(Saved data entries)

##############################

===== src/common/cal_regs_pkg.sv =====
`default_nettype none
// ----------------------------------------
// shared constants for the clamp, serializer and calibration bank
// ----------------------------------------
package cal_regs_pkg;
    localparam int ADDR_W     = 15;        // register address width on the serial port
    localparam int DATA_W     = 8;         // register data width
    localparam int FRAME_BITS = 1 + ADDR_W + DATA_W; // direction bit, address, data
    localparam int CNT_W      = 5;         // width of the serial bit counter

    typedef logic [ADDR_W-1:0] addr_t;     // register address
    typedef logic [DATA_W-1:0] byte_t;     // register byte
    typedef logic [CNT_W-1:0]  bitcnt_t;   // serial bit count

    localparam bitcnt_t ADDR_END  = bitcnt_t'(1 + ADDR_W);  // bits up to end of address
    localparam bitcnt_t FRAME_END = bitcnt_t'(FRAME_BITS);  // bits in a whole frame

    // ----------------------------------------
    // map
    // ----------------------------------------
    localparam addr_t CLAMP_ADDR    = 15'h0034; // input_clamp_control
    localparam byte_t CLAMP_RST     = 8'h2F;
    localparam int    CLAMP_EN_BIT  = 5;
    localparam addr_t SER_ADDR      = 15'h0040; // serializer_config
    localparam addr_t SER_RSV_FIRST = 15'h0041;
    localparam addr_t SER_LAST      = 15'h004F;
    localparam byte_t SER_RST       = 8'h04;
    localparam int    EMPH_W        = 4;        // emphasis field, bits 3..0
    localparam addr_t CAL_FIRST     = 15'h0050;
    localparam addr_t CAL_LAST      = 15'h01FF;
    localparam addr_t CAL_GAP_FIRST = 15'h006C; // start of the unnamed calibration tail
    localparam addr_t CFGA_ADDR     = 15'h0050; // calibration_config_a
    localparam byte_t CFGA_RST      = 8'h06;
    localparam int    SCAN_EN_BIT   = 4;
    localparam int    TRIG_BIT      = 3;
    localparam byte_t TRIG_MASK     = 8'h08;
    localparam addr_t SCAN_ADDR     = 15'h005A; // trim_scan_port
    localparam byte_t SCAN_RST      = 8'h00;
    localparam addr_t STAT_ADDR     = 15'h005B; // calibration_state
    localparam byte_t STAT_FIXED    = 8'h08;
    localparam int    STAT_IDLE_BIT = 1;

    // plain read/write bytes of the calibration region
    localparam int    NUM_PLAIN = 15;
    localparam addr_t PLAIN_ADDR [NUM_PLAIN] = '{15'h0051, 15'h0052, 15'h0053, 15'h0054,
        15'h0055, 15'h0056, 15'h0057, 15'h0058, 15'h0059, 15'h005C, 15'h005F, 15'h0066,
        15'h0067, 15'h006A, 15'h006B};
    localparam byte_t PLAIN_RST [NUM_PLAIN] = '{8'hF4, 8'h00, 8'h5C, 8'h1C, 8'h92, 8'h20,
        8'h10, 8'h00, 8'h00, 8'h00, 8'h00, 8'h02, 8'h01, 8'h00, 8'h20};

    // calibration engine
    localparam int CAL_CYCLES = 64;        // length of one foreground run
    localparam int SCAN_DEPTH = 16;        // trim vector bytes in the scan chain
    typedef enum {CAL_IDLE, CAL_INIT, CAL_RUN} cal_state_t;
endpackage
`default_nettype wire


===== src/logic/serial_port.sv =====
`timescale 1ns/1ps
`default_nettype none
// ----------------------------------------
// serial register port: direction bit, address, then data, msb first
// ----------------------------------------
module serial_port (
    input  wire logic                 mclk,
    input  wire logic                 reset_n,
    input  wire logic                 sclk,
    input  wire logic                 chipSelN,
    input  wire logic                 sdi,
    input  wire cal_regs_pkg::byte_t  rdData,
    output logic                      wrStrobe,
    output logic                      rdStrobe,
    output cal_regs_pkg::addr_t       regAddr,
    output cal_regs_pkg::byte_t       wrData,
    output logic                      sdo,
    output logic                      sdoEn
);
    import cal_regs_pkg::*;

    logic                  sclkQ;      // sclk one cycle ago, for edge finding
    bitcnt_t               bitCntQ;    // bits taken in this frame
    logic [FRAME_BITS-1:0] shiftQ;     // incoming bits
    logic [FRAME_BITS-1:0] shiftD;
    logic                  readQ;      // frame is a read
    logic                  addrDoneQ;  // pulse: address complete
    logic                  wrPulseQ;   // pulse: write data complete
    byte_t                 outQ;       // outgoing read byte
    wire                   rise = sclk & ~sclkQ;
    wire                   fall = ~sclk & sclkQ;

    assign shiftD   = {shiftQ[FRAME_BITS-2:0], sdi};
    assign rdStrobe = addrDoneQ & readQ;
    assign wrStrobe = wrPulseQ;
    assign sdo      = outQ[DATA_W-1];
    // drive only during the data phase of a read
    assign sdoEn    = ~chipSelN & readQ & (bitCntQ >= ADDR_END);

    // shift in on rising sclk; bits past the frame end are ignored
    always_ff @(posedge mclk) begin
        if (!reset_n || chipSelN) begin
            bitCntQ   <= '0;
            shiftQ    <= '0;
            addrDoneQ <= 1'b0;
            wrPulseQ  <= 1'b0;
        end else begin
            addrDoneQ <= rise && (bitCntQ == ADDR_END - bitcnt_t'(1));
            wrPulseQ  <= rise && (bitCntQ == FRAME_END - bitcnt_t'(1)) && !readQ;
            if (rise && bitCntQ != FRAME_END) begin
                bitCntQ <= bitCntQ + bitcnt_t'(1);
                shiftQ  <= shiftD;
            end
        end
    end

    // address, direction and write data are held in flops
    always_ff @(posedge mclk) begin
        if (!reset_n) begin
            sclkQ   <= 1'b0;
            readQ   <= 1'b0;
            regAddr <= '0;
            wrData  <= '0;
        end else begin
            sclkQ <= sclk;
            if (rise && !chipSelN && bitCntQ == ADDR_END - bitcnt_t'(1)) begin
                regAddr <= shiftD[ADDR_W-1:0];
                readQ   <= shiftD[ADDR_W];
            end
            if (rise && !chipSelN && bitCntQ == FRAME_END - bitcnt_t'(1))
                wrData <= shiftD[DATA_W-1:0];
        end
    end

    // read byte loads on the strobe and moves out on falling sclk
    always_ff @(posedge mclk) begin
        if (!reset_n) begin
            outQ <= '0;
        end else if (rdStrobe) begin
            outQ <= rdData;
        end else if (fall && !chipSelN && bitCntQ > ADDR_END) begin
            outQ <= {outQ[DATA_W-2:0], 1'b0};
        end
    end
endmodule
`default_nettype wire


===== src/logic/cal_sequencer.sv =====
`timescale 1ns/1ps
`default_nettype none
// ----------------------------------------
// foreground calibration sequencer and trim vector scan chain
// ----------------------------------------
module cal_sequencer #(
    parameter int DEPTH  = cal_regs_pkg::SCAN_DEPTH,
    parameter int CYCLES = cal_regs_pkg::CAL_CYCLES,
    localparam int IW    = $clog2(DEPTH),
    localparam int CW    = $clog2(CYCLES + 1)
) (
    input  wire logic                 mclk,
    input  wire logic                 reset_n,
    input  wire logic                 start,
    input  wire logic                 scanEn,
    input  wire logic                 scanRd,
    input  wire logic                 scanWr,
    input  wire cal_regs_pkg::byte_t  scanWrData,
    output cal_regs_pkg::byte_t       scanRdData,
    output logic                      busy,
    output logic [IW-1:0]             scanIndex
);
    import cal_regs_pkg::*;

    cal_state_t    stateQ;          // sequencer state
    logic [CW-1:0] cntQ;            // cycles left in the run
    byte_t         vecQ [DEPTH];    // trim vectors

    assign busy       = (stateQ != CAL_IDLE);
    assign scanRdData = vecQ[scanIndex];

    // a start from any state goes back through the initial state
    always_ff @(posedge mclk) begin
        if (!reset_n) begin
            stateQ <= CAL_IDLE;
            cntQ   <= '0;
        end else if (start) begin
            stateQ <= CAL_INIT;
            cntQ   <= '0;
        end else begin
            case (stateQ)
                CAL_INIT: begin
                    cntQ   <= CW'(CYCLES - 1);
                    stateQ <= CAL_RUN;
                end
                CAL_RUN: begin
                    if (cntQ == '0) stateQ <= CAL_IDLE;
                    else cntQ <= cntQ - CW'(1);
                end
                default: stateQ <= CAL_IDLE;
            endcase
        end
    end

    // each access moves to the next byte; leaving scan mode rewinds
    always_ff @(posedge mclk) begin
        if (!reset_n || !scanEn) begin
            scanIndex <= '0;
        end else if (scanRd || scanWr) begin
            scanIndex <= (scanIndex == IW'(DEPTH - 1)) ? '0 : scanIndex + IW'(1);
        end
    end

    // vector storage, written through the scan port only
    always_ff @(posedge mclk) begin
        if (!reset_n) begin
            for (int i = 0; i < DEPTH; i++) vecQ[i] <= '0;
        end else if (scanWr) begin
            vecQ[scanIndex] <= scanWrData;
        end
    end
endmodule
`default_nettype wire


===== src/logic/clamp_serializer_cal_regs.sv =====
`timescale 1ns/1ps
`default_nettype none
// How it works
// - clamp bit five enables input clamp
// - four-bit emphasis field, upper bits zero
// - serializer group decoded 0x040 to 0x04F
// - calibration region 0x050 to 0x1FF mapped
// - scan enable opens the vector port
// - trigger bit starts calibration, self-clears
// - trigger returns sequencer to initial state
// - successive port accesses step through vectors
module clamp_serializer_cal_regs (
    input  wire logic                         mclk,
    input  wire logic                         reset_n,
    input  wire logic                         sclk,
    input  wire logic                         chipSelN,
    input  wire logic                         sdi,
    output logic                              sdo,
    output logic                              sdoEn,
    output logic                              inputClampOn,
    output logic [cal_regs_pkg::EMPH_W-1:0]   laneEmphasis,
    output logic                              calBusy,
    output logic                              scanEnable
);
    import cal_regs_pkg::*;

    // ----------------------------------------
    // local signals
    // ----------------------------------------
    localparam int IW = $clog2(SCAN_DEPTH);   // scan index width

    logic               wrStrobe;      // one cycle: write frame complete
    logic               rdStrobe;      // one cycle: read address complete
    addr_t              regAddr;       // address of the current frame
    byte_t              wrData;        // data of a completed write
    byte_t              rdData;        // byte returned on a read
    byte_t              clampQ;        // input_clamp_control contents
    logic [EMPH_W-1:0]  emphQ;         // serializer_config emphasis field
    byte_t              cfgAQ;         // calibration_config_a, trigger bit kept apart
    logic               trigQ;         // foreground_cal_trigger
    logic               trigD;
    byte_t              scanHoldQ;     // port byte seen while scan is off
    byte_t              plainQ [NUM_PLAIN]; // plain calibration bytes
    byte_t              scanRdData;    // current vector byte
    logic               scanRd;        // step the chain on a read
    logic               scanWr;        // load the chain on a write
    logic [IW-1:0]      scanIndex;     // position in the chain

    // ----------------------------------------
    // decode helpers
    // ----------------------------------------
    // address inside an inclusive window
    function automatic logic inRange(addr_t a, addr_t lo, addr_t hi);
        return (a >= lo) && (a <= hi);
    endfunction

    // write or read strobe aimed at one address
    function automatic logic hitAt(logic strobe, addr_t a, addr_t target);
        return strobe && (a == target);
    endfunction

    // ----------------------------------------
    // serial register port
    // ----------------------------------------
    serial_port u_port (
        .mclk     (mclk),
        .reset_n  (reset_n),
        .sclk     (sclk),
        .chipSelN (chipSelN),
        .sdi      (sdi),
        .rdData   (rdData),
        .wrStrobe (wrStrobe),
        .rdStrobe (rdStrobe),
        .regAddr  (regAddr),
        .wrData   (wrData),
        .sdo      (sdo),
        .sdoEn    (sdoEn)
    );

    // ----------------------------------------
    // clamp and serializer registers
    // ----------------------------------------
    // clamp byte is fully writable; only bit five steers the front end
    always_ff @(posedge mclk) begin
        if (!reset_n) begin
            clampQ <= CLAMP_RST;
        end else if (hitAt(wrStrobe, regAddr, CLAMP_ADDR)) begin
            clampQ <= wrData;
        end
    end

    assign inputClampOn = clampQ[CLAMP_EN_BIT];

    // only the emphasis field has storage; upper bits are dropped
    always_ff @(posedge mclk) begin
        if (!reset_n) begin
            emphQ <= SER_RST[EMPH_W-1:0];
        end else if (hitAt(wrStrobe, regAddr, SER_ADDR)) begin
            emphQ <= wrData[EMPH_W-1:0];
        end
    end

    assign laneEmphasis = emphQ;

    // ----------------------------------------
    // calibration configuration
    // ----------------------------------------
    // the trigger is stored apart so the stored byte never holds it
    always_ff @(posedge mclk) begin
        if (!reset_n) begin
            cfgAQ <= CFGA_RST;
        end else if (hitAt(wrStrobe, regAddr, CFGA_ADDR)) begin
            cfgAQ <= wrData & ~TRIG_MASK;
        end
    end

    assign scanEnable = cfgAQ[SCAN_EN_BIT];

    // a written one lives exactly one cycle; the sequencer takes it
    // in that cycle, so the bit has already read back as zero by the
    // time any following frame could sample it
    // self-clearing trigger
    assign trigD = hitAt(wrStrobe, regAddr, CFGA_ADDR) && wrData[TRIG_BIT];

    always_ff @(posedge mclk) begin
        if (!reset_n) trigQ <= 1'b0;
        else trigQ <= trigD;
    end

    // the fifteen PLAIN_ADDR calibration bytes are plain storage
    for (genvar i = 0; i < NUM_PLAIN; i++) begin : g_plain
        always_ff @(posedge mclk) begin
            if (!reset_n) begin
                plainQ[i] <= PLAIN_RST[i];
            end else if (hitAt(wrStrobe, regAddr, PLAIN_ADDR[i])) begin
                plainQ[i] <= wrData;
            end
        end
    end

    // ----------------------------------------
    // scan port
    // ----------------------------------------
    // step per access
    assign scanRd = hitAt(rdStrobe, regAddr, SCAN_ADDR) && scanEnable;
    assign scanWr = hitAt(wrStrobe, regAddr, SCAN_ADDR) && scanEnable;

    // with scan off the port behaves as a plain byte
    always_ff @(posedge mclk) begin
        if (!reset_n) begin
            scanHoldQ <= SCAN_RST;
        end else if (hitAt(wrStrobe, regAddr, SCAN_ADDR) && !scanEnable) begin
            scanHoldQ <= wrData;
        end
    end

    // ----------------------------------------
    // calibration sequencer
    // ----------------------------------------
    // settings are not resynchronised into the engine: the host must
    // finish all setup before the trigger, and must toggle the serial
    // link output enable afterwards since the restart can upset it
    // trigger restarts sequencer
    cal_sequencer #(
        .DEPTH  (SCAN_DEPTH),
        .CYCLES (CAL_CYCLES)
    ) u_seq (
        .mclk       (mclk),
        .reset_n    (reset_n),
        .start      (trigQ),
        .scanEn     (scanEnable),
        .scanRd     (scanRd),
        .scanWr     (scanWr),
        .scanWrData (wrData),
        .scanRdData (scanRdData),
        .busy       (calBusy),
        .scanIndex  (scanIndex)
    );

    // ----------------------------------------
    // read mux
    // ----------------------------------------
    // unmapped and undefined addresses read as zero
    always_comb begin
        rdData = '0;
        if (regAddr == CLAMP_ADDR) begin
            rdData = clampQ;
        end else if (inRange(regAddr, SER_ADDR, SER_LAST)) begin
            if (regAddr == SER_ADDR) rdData = byte_t'(emphQ);
        end else if (inRange(regAddr, CAL_FIRST, CAL_LAST)) begin
            if (regAddr == CFGA_ADDR) begin
                rdData = cfgAQ | (trigQ ? TRIG_MASK : '0);
            end else if (regAddr == SCAN_ADDR) begin
                rdData = scanEnable ? scanRdData : scanHoldQ;
            end else if (regAddr == STAT_ADDR) begin
                rdData = STAT_FIXED;
                rdData[STAT_IDLE_BIT] = ~calBusy;
            end else begin
                for (int i = 0; i < NUM_PLAIN; i++) begin
                    if (regAddr == PLAIN_ADDR[i]) rdData = plainQ[i];
                end
            end
        end
    end

    // ----------------------------------------
    // assertions
    // ----------------------------------------
    localparam int CAL_BOUND = CAL_CYCLES + 4;  // bound on a busy stretch, which lasts CAL_CYCLES + 1

    logic             clampBitIn;  // clamp bit of the write data
    logic [EMPH_W-1:0] emphIn;     // emphasis field of the write data
    assign clampBitIn = wrData[CLAMP_EN_BIT];
    assign emphIn     = wrData[EMPH_W-1:0];
endmodule
`default_nettype wire


===== config.mk =====
export PLATFORM = sky130hd
export DESIGN_NAME = clamp_serializer_cal_regs
export DESIGN_NICKNAME = d
export VERILOG_FILES = /design/src/common/cal_regs_pkg.sv /design/src/logic/serial_port.sv /design/src/logic/cal_sequencer.sv /design/src/logic/clamp_serializer_cal_regs.sv
export SDC_FILE = /design/constraint.sdc
export NUM_CORES = 1
export LEC_CHECK = 0
export BUFFER_PORTS_ARGS = -buffer_cell sky130_fd_sc_hd__buf_2
export CAP_MARGIN = 20
export CORE_ASPECT_RATIO = 0.6
export CORE_UTILIZATION = 55
export CTS_BUF_LIST = sky130_fd_sc_hd__clkbuf_16
export DETAILED_ROUTE_END_ITERATION = 10
export GPL_TIMING_DRIVEN = 0
export PLACE_DENSITY = 0.83
export SKIP_CTS_REPAIR_TIMING = 1
export SLEW_MARGIN = 20
export SYNTH_ARGS = -nofsm -noshare
export SYNTH_HDL_FRONTEND = slang
export SYNTH_SLANG_ARGS = --single-unit

===== constraint.sdc =====
create_clock -name mclk -period 5.1 [get_ports mclk]
set_input_delay 0.51 -clock mclk [delete_from_list [all_inputs] [get_ports mclk]]
set_output_delay 0.51 -clock mclk [all_outputs]
set_load 0.05 [all_outputs]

##############################

Only the lines from the one with "export PLACE_DENSITY = 0.83" through the end of the data should be printed, each exactly as it appears.

export PLACE_DENSITY = 0.83
export SKIP_CTS_REPAIR_TIMING = 1
export SLEW_MARGIN = 20
export SYNTH_ARGS = -nofsm -noshare
export SYNTH_HDL_FRONTEND = slang
export SYNTH_SLANG_ARGS = --single-unit

===== constraint.sdc =====
create_clock -name mclk -period 5.1 [get_ports mclk]
set_input_delay 0.51 -clock mclk [delete_from_list [all_inputs] [get_ports mclk]]
set_output_delay 0.51 -clock mclk [all_outputs]
set_load 0.05 [all_outputs]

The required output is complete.